No. 92 – Cherno More
- Position: Point guard

Personal information
- Born: December 16, 1992 (age 33) Charlotte, North Carolina, U.S.
- Listed height: 6 ft 1 in (1.85 m)
- Listed weight: 185 lb (84 kg)

Career information
- High school: Phillip O. Berry Academy of Technology (Charlotte, North Carolina)
- College: Florida Gulf Coast (2012–2014); North Carolina Central (2015–2017);
- NBA draft: 2017: undrafted
- Playing career: 2017–present

Career history
- 2017–2018: KK Alkar
- 2018–2020: VfL Kirchheim Knights
- 2020–2021: Kharkivski Sokoly
- 2021–2022: Ylli
- 2022–2023: Bashkimi
- 2023–2024: Golden Eagle Ylli
- 2024–present: Cherno More

Career highlights
- Kosovo Superleague champion (2022);

= Dajuan Graf =

American basketball player

Dajuan Graf (born December 16, 1992) is an American professional basketball player for Cherno More.
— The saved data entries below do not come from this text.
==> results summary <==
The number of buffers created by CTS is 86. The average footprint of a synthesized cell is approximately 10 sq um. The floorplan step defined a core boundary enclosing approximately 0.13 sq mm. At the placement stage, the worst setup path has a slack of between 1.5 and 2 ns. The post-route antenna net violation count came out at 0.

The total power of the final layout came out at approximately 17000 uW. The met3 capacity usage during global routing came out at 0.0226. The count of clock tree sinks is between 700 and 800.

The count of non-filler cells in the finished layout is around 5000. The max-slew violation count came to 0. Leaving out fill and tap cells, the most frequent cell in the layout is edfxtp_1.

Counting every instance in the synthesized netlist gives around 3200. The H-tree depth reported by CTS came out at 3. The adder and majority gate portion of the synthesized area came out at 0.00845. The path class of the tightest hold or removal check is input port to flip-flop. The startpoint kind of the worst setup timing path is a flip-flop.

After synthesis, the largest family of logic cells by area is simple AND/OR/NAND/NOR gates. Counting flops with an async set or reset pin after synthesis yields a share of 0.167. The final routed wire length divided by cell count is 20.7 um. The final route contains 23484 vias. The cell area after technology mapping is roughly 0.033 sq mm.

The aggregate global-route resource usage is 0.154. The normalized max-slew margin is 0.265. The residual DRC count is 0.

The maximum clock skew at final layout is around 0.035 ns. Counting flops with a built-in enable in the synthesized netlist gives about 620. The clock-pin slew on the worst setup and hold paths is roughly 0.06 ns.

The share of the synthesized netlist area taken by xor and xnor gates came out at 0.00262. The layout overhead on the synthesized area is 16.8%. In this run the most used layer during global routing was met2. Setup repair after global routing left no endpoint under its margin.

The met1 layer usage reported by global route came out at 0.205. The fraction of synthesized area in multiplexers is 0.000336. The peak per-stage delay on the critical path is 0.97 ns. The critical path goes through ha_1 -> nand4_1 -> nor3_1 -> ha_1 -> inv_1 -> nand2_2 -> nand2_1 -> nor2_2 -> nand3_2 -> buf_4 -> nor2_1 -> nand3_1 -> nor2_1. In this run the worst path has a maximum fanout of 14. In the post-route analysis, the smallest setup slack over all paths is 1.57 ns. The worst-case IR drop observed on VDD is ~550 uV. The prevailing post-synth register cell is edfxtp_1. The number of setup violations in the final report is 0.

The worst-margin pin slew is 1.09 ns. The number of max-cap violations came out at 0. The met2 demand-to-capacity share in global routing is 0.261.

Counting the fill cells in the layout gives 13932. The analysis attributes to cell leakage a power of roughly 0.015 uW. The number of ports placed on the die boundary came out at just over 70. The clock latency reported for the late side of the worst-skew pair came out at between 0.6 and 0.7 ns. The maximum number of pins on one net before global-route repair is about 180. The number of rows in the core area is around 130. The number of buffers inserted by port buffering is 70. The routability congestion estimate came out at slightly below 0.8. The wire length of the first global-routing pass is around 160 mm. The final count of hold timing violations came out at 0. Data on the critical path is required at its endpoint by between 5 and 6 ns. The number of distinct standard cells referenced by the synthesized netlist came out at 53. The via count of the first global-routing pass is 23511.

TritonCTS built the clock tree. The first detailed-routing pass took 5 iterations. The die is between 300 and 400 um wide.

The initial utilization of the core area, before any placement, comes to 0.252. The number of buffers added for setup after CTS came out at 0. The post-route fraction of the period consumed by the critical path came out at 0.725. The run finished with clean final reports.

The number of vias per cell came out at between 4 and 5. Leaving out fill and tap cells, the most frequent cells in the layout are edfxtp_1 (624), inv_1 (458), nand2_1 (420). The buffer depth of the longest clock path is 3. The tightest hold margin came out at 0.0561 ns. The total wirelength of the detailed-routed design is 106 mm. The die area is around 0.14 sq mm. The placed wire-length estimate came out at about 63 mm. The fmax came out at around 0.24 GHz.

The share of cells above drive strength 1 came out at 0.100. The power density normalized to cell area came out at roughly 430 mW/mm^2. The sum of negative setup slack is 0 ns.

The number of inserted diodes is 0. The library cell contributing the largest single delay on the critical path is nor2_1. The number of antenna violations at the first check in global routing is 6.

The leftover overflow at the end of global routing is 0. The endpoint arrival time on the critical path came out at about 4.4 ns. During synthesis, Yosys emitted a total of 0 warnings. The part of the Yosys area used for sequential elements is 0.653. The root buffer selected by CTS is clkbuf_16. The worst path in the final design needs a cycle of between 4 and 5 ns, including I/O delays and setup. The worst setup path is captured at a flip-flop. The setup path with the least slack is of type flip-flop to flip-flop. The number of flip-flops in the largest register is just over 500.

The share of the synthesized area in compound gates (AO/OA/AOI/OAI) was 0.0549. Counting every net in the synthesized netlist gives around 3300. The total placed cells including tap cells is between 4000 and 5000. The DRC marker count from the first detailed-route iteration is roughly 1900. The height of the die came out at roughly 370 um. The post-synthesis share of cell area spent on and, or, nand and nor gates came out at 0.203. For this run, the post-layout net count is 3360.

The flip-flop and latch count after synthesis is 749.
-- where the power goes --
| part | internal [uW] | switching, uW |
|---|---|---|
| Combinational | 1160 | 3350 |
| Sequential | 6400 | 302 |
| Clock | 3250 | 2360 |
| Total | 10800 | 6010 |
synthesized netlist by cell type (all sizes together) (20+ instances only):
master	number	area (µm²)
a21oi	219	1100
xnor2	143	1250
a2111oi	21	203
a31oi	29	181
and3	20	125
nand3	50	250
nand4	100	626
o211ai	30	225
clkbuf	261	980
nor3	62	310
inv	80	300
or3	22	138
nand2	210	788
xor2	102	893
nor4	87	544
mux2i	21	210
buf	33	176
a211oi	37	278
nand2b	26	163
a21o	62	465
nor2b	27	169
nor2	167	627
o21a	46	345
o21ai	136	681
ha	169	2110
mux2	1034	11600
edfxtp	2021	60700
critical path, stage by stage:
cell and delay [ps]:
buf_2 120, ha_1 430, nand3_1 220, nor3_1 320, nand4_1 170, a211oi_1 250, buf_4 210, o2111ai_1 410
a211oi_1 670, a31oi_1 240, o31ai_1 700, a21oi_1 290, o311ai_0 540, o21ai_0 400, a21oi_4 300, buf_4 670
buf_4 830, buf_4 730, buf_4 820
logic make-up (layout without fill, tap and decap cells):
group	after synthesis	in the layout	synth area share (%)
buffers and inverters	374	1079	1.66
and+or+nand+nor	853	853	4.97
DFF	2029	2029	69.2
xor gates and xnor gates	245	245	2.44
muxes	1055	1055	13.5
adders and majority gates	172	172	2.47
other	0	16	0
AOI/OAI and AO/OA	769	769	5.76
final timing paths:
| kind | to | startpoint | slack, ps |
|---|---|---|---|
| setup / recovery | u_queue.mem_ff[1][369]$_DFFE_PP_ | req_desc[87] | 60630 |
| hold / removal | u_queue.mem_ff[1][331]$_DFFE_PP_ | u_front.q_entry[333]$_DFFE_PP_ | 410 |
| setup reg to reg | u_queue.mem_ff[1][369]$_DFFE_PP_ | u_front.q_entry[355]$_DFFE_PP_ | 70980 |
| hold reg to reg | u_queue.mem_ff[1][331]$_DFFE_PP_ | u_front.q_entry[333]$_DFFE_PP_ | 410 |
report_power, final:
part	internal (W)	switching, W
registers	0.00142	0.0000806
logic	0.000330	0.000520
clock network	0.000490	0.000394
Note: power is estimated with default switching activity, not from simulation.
**src/rtl/mrmic_pkg.sv**
```systemverilog
// Shared types, constants and the axis packing function of the mesh index converter.
// Used by every module of the converter; depends on nothing.
package mrmic_pkg;

  localparam int MAX_AXES     = 3;
  localparam int AXIS_SLOTS   = 3;
  localparam int COUNT_W      = 16;
  localparam int INDEX_W      = 32;
  localparam int TOTAL_W      = 48;
  localparam int SUM_W        = 50;
  localparam int QUO_W        = 2 * COUNT_W;
  localparam int NUM_CELLS    = QUO_W;
  localparam int FRONT_STAGES = 3;
  localparam int LATENCY      = FRONT_STAGES + NUM_CELLS + 1;
  localparam int CFG_IDX_W    = 2;
  localparam int KEPT_W       = 2;

  localparam logic OP_LIFT    = 1'b0;
  localparam logic OP_PROJECT = 1'b1;

  localparam logic [CFG_IDX_W-1:0] REG_COUNT_A = 2'd0;
  localparam logic [CFG_IDX_W-1:0] REG_COUNT_B = 2'd1;
  localparam logic [CFG_IDX_W-1:0] REG_COUNT_C = 2'd2;

  typedef logic [COUNT_W-1:0] count_t;

  typedef struct packed {
    logic               op;
    logic [INDEX_W-1:0] linear_index;
    count_t             coord_first;
    count_t             coord_second;
    count_t             coord_third;
  } item_t;

  typedef struct packed {
    logic [INDEX_W-1:0] index_out;
    count_t             out_first;
    count_t             out_second;
    count_t             out_third;
    logic [KEPT_W-1:0]  kept_axes;
    logic               range_error;
  } result_t;

  // Kept axes packed from slot 0; empty slots read as a count of one.
  typedef struct packed {
    count_t [AXIS_SLOTS-1:0] cnt;
    logic [KEPT_W-1:0]       kept;
  } axes_t;

  // Word handed from cell to cell along the division chain.
  typedef struct packed {
    logic               valid;
    logic               op;
    logic               err;
    logic [INDEX_W-1:0] word;
    logic [QUO_W-1:0]   quo;
  } cell_word_t;

  function automatic axes_t pack_axes(count_t a, count_t b, count_t c);
    count_t      raw [AXIS_SLOTS];
    axes_t       r;
    logic [KEPT_W-1:0] n;
    raw[0] = a;
    raw[1] = b;
    raw[2] = c;
    n = '0;
    for (int d = 0; d < AXIS_SLOTS; d++) begin
      r.cnt[d] = count_t'(1);
    end
    for (int d = 0; d < AXIS_SLOTS; d++) begin
      if (d < MAX_AXES && raw[d] > count_t'(1)) begin
        r.cnt[n] = raw[d];
        n = n + KEPT_W'(1);
      end
    end
    r.kept = n;
    return r;
  endfunction

endpackage

```
**src/rtl/mrmic_front.sv**
```systemverilog
// Entry stages of the mesh index converter: stride and total derivation, range check,
// projection products and weighted sum. Depends on mrmic_pkg.
module mrmic_front (
  input  logic                              clk,
  input  logic                              rst,
  input  logic                              accept,
  input  mrmic_pkg::item_t                  item,
  input  mrmic_pkg::axes_t                  axes,
  output logic [mrmic_pkg::INDEX_W-1:0]     s2,
  output mrmic_pkg::cell_word_t             dout
);

  logic [mrmic_pkg::TOTAL_W-1:0] total;

  // stage one: captured item
  logic                          st1_valid;
  mrmic_pkg::item_t              st1;

  // stage two: products and coordinate check
  logic                          st2_valid;
  logic                          st2_op;
  logic [mrmic_pkg::INDEX_W-1:0] st2_idx;
  mrmic_pkg::count_t             st2_c0;
  logic [mrmic_pkg::INDEX_W-1:0] st2_p1;
  logic [mrmic_pkg::TOTAL_W-1:0] st2_p2;
  logic                          st2_cerr;

  logic                          cerr_next;
  logic [mrmic_pkg::SUM_W-1:0]   sum;
  logic                          ovf;
  mrmic_pkg::cell_word_t         dout_next;

  // Follow the count registers; s2 is registered from the counts and total from s2.
  always_ff @(posedge clk) begin
    s2    <= mrmic_pkg::INDEX_W'(axes.cnt[0]) * mrmic_pkg::INDEX_W'(axes.cnt[1]);
    total <= mrmic_pkg::TOTAL_W'(s2) * mrmic_pkg::TOTAL_W'(axes.cnt[2]);
  end

  always_comb begin
    cerr_next = 1'b0;
    if (axes.kept >= mrmic_pkg::KEPT_W'(1) && st1.coord_first >= axes.cnt[0]) begin
      cerr_next = 1'b1;
    end
    if (axes.kept >= mrmic_pkg::KEPT_W'(2) && st1.coord_second >= axes.cnt[1]) begin
      cerr_next = 1'b1;
    end
    if (axes.kept >= mrmic_pkg::KEPT_W'(3) && st1.coord_third >= axes.cnt[2]) begin
      cerr_next = 1'b1;
    end
  end

  always_ff @(posedge clk) begin
    if (rst) begin
      st1_valid <= 1'b0;
      st2_valid <= 1'b0;
    end else begin
      st1_valid <= accept;
      st2_valid <= st1_valid;
    end
  end

  always_ff @(posedge clk) begin
    if (accept) begin
      st1 <= item;
    end
    st2_op   <= st1.op;
    st2_idx  <= st1.linear_index;
    st2_cerr <= cerr_next;
    st2_c0   <= (axes.kept >= mrmic_pkg::KEPT_W'(1)) ? st1.coord_first : '0;
    st2_p1   <= (axes.kept >= mrmic_pkg::KEPT_W'(2))
                ? mrmic_pkg::INDEX_W'(st1.coord_second) * mrmic_pkg::INDEX_W'(axes.cnt[0])
                : '0;
    st2_p2   <= (axes.kept >= mrmic_pkg::KEPT_W'(3))
                ? mrmic_pkg::TOTAL_W'(st1.coord_third) * mrmic_pkg::TOTAL_W'(s2)
                : '0;
  end

  always_comb begin
    sum = mrmic_pkg::SUM_W'(st2_c0) + mrmic_pkg::SUM_W'(st2_p1) + mrmic_pkg::SUM_W'(st2_p2);
    ovf = |sum[mrmic_pkg::SUM_W-1:mrmic_pkg::INDEX_W];
    dout_next       = '0;
    dout_next.valid = st2_valid;
    dout_next.op    = st2_op;
    if (st2_op == mrmic_pkg::OP_LIFT) begin
      dout_next.err  = mrmic_pkg::TOTAL_W'(st2_idx) >= total;
      dout_next.word = st2_idx;
    end else begin
      dout_next.err = st2_cerr | ovf;
      if (st2_cerr) begin
        dout_next.word = '0;
      end else if (ovf) begin
        dout_next.word = '1;
      end else begin
        dout_next.word = sum[mrmic_pkg::INDEX_W-1:0];
      end
    end
  end

  always_ff @(posedge clk) begin
    if (rst) begin
      dout.valid <= 1'b0;
    end else begin
      dout.valid <= dout_next.valid;
    end
    dout.op   <= dout_next.op;
    dout.err  <= dout_next.err;
    dout.word <= dout_next.word;
    dout.quo  <= dout_next.quo;
  end

endmodule

```
===== src/rtl/mrmic_pkg.sv =====
// Shared types, constants and the axis packing function of the mesh index converter.
// Used by every module of the converter; depends on nothing.
package mrmic_pkg;

  localparam int MAX_AXES     = 3;
  localparam int AXIS_SLOTS   = 3;
  localparam int COUNT_W      = 16;
  localparam int INDEX_W      = 32;
  localparam int TOTAL_W      = 48;
  localparam int SUM_W        = 50;
  localparam int QUO_W        = 2 * COUNT_W;
  localparam int NUM_CELLS    = QUO_W;
  localparam int FRONT_STAGES = 3;
  localparam int LATENCY      = FRONT_STAGES + NUM_CELLS + 1;
  localparam int CFG_IDX_W    = 2;
  localparam int KEPT_W       = 2;

  localparam logic OP_LIFT    = 1'b0;
  localparam logic OP_PROJECT = 1'b1;

  localparam logic [CFG_IDX_W-1:0] REG_COUNT_A = 2'd0;
  localparam logic [CFG_IDX_W-1:0] REG_COUNT_B = 2'd1;
  localparam logic [CFG_IDX_W-1:0] REG_COUNT_C = 2'd2;

  typedef logic [COUNT_W-1:0] count_t;

  typedef struct packed {
    logic               op;
    logic [INDEX_W-1:0] linear_index;
    count_t             coord_first;
    count_t             coord_second;
    count_t             coord_third;
  } item_t;

  typedef struct packed {
    logic [INDEX_W-1:0] index_out;
    count_t             out_first;
    count_t             out_second;
    count_t             out_third;
    logic [KEPT_W-1:0]  kept_axes;
    logic               range_error;
  } result_t;

  // Kept axes packed from slot 0; empty slots read as a count of one.
  typedef struct packed {
    count_t [AXIS_SLOTS-1:0] cnt;
    logic [KEPT_W-1:0]       kept;
  } axes_t;

  // Word handed from cell to cell along the division chain.
  typedef struct packed {
    logic               valid;
    logic               op;
    logic               err;
    logic [INDEX_W-1:0] word;
    logic [QUO_W-1:0]   quo;
  } cell_word_t;

  function automatic axes_t pack_axes(count_t a, count_t b, count_t c);
    count_t      raw [AXIS_SLOTS];
    axes_t       r;
    logic [KEPT_W-1:0] n;
    raw[0] = a;
    raw[1] = b;
    raw[2] = c;
    n = '0;
    for (int d = 0; d < AXIS_SLOTS; d++) begin
      r.cnt[d] = count_t'(1);
    end
    for (int d = 0; d < AXIS_SLOTS; d++) begin
      if (d < MAX_AXES && raw[d] > count_t'(1)) begin
        r.cnt[n] = raw[d];
        n = n + KEPT_W'(1);
      end
    end
    r.kept = n;
    return r;
  endfunction

endpackage


===== src/rtl/mrmic_cell.sv =====
// One cell of the division chain: a single restoring quotient bit per cycle.
// Depends on mrmic_pkg.
module mrmic_cell (
  input  logic                          clk,
  input  logic                          rst,
  input  mrmic_pkg::cell_word_t         din,
  input  logic [mrmic_pkg::TOTAL_W-1:0] dsh,
  output mrmic_pkg::cell_word_t         dout
);

  logic ge;
  logic step;

  assign ge   = mrmic_pkg::TOTAL_W'(din.word) >= dsh;
  assign step = (din.op == mrmic_pkg::OP_LIFT) && !din.err;

  always_ff @(posedge clk) begin
    if (rst) begin
      dout.valid <= 1'b0;
    end else begin
      dout.valid <= din.valid;
    end
    dout.op  <= din.op;
    dout.err <= din.err;
    // subtract the shifted divisor when it fits, else hold the remainder
    dout.word <= (step && ge) ? din.word - dsh[mrmic_pkg::INDEX_W-1:0] : din.word;
    dout.quo  <= {din.quo[mrmic_pkg::QUO_W-2:0], step & ge};
  end

endmodule
===== src/rtl/core/vector_magnitude_azimuth_macros.svh =====
// Assertion macros shared by the vector magnitude and azimuth block.
// Both expect the clock i_clk and the active-low reset i_rst_n in scope.
`ifndef VECTOR_MAGNITUDE_AZIMUTH_MACROS_SVH
`define VECTOR_MAGNITUDE_AZIMUTH_MACROS_SVH

// The consequent must hold in the same cycle as the antecedent.
`define VMA_ASSERT_NOW(label, ante, cons) \
    label: assert property (@(posedge i_clk) disable iff (!i_rst_n) (ante) |-> (cons)) \
        else $error("vma: same-cycle check failed");

// The consequent must hold in the cycle after the antecedent.
`define VMA_ASSERT_NEXT(label, ante, cons) \
    label: assert property (@(posedge i_clk) disable iff (!i_rst_n) (ante) |=> (cons)) \
        else $error("vma: next-cycle check failed");

`endif


===== src/rtl/core/vma_pkg.sv =====
package vma_pkg;

    // Default fraction bits of the fixed-point inputs and width of the binary angles.
    localparam int DEFAULT_FRACTION_BITS = 16;
    localparam int DEFAULT_ANGLE_BITS    = 16;

    // Width of the threshold register.
    localparam int CFG_BITS = 16;

    // Number of CORDIC vectoring steps, one per pipeline stage.
    localparam int CORDIC_STEPS = 30;

    // Datapath widths: inputs are scaled to about 2^58, and the gain of the
    // rotation plus the quarter-turn stays well below 2^61.
    localparam int XW = 62;
    // Angle accumulator where 2^31 stands for pi; the sum can pass 2^31.
    localparam int ZW = 34;

    // atan(2^-i) in units where 2^31 stands for pi, rounded.
    localparam logic [29:0] ATAN_UNITS [CORDIC_STEPS] = '{
        30'd536870912, 30'd316933406, 30'd167458907, 30'd85004756,
        30'd42667331,  30'd21354465,  30'd10679838,  30'd5340245,
        30'd2670163,   30'd1335087,   30'd667544,    30'd333772,
        30'd166886,    30'd83443,     30'd41722,     30'd20861,
        30'd10430,     30'd5215,      30'd2608,      30'd1304,
        30'd652,       30'd326,       30'd163,       30'd81,
        30'd41,        30'd20,        30'd10,        30'd5,
        30'd3,         30'd1
    };

endpackage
He attended and played college basketball for North Carolina Central University.

==Early life==
Graf was born in Charlotte, North Carolina.

==Club career==
In July 2020, Graf signed with Kharkivski Sokoly of the Ukrainian Basketball Superleague. He left the team in January 2022. On March 16, 2022, Graf signed with KB Ylli of the Kosovo Basketball Superleague.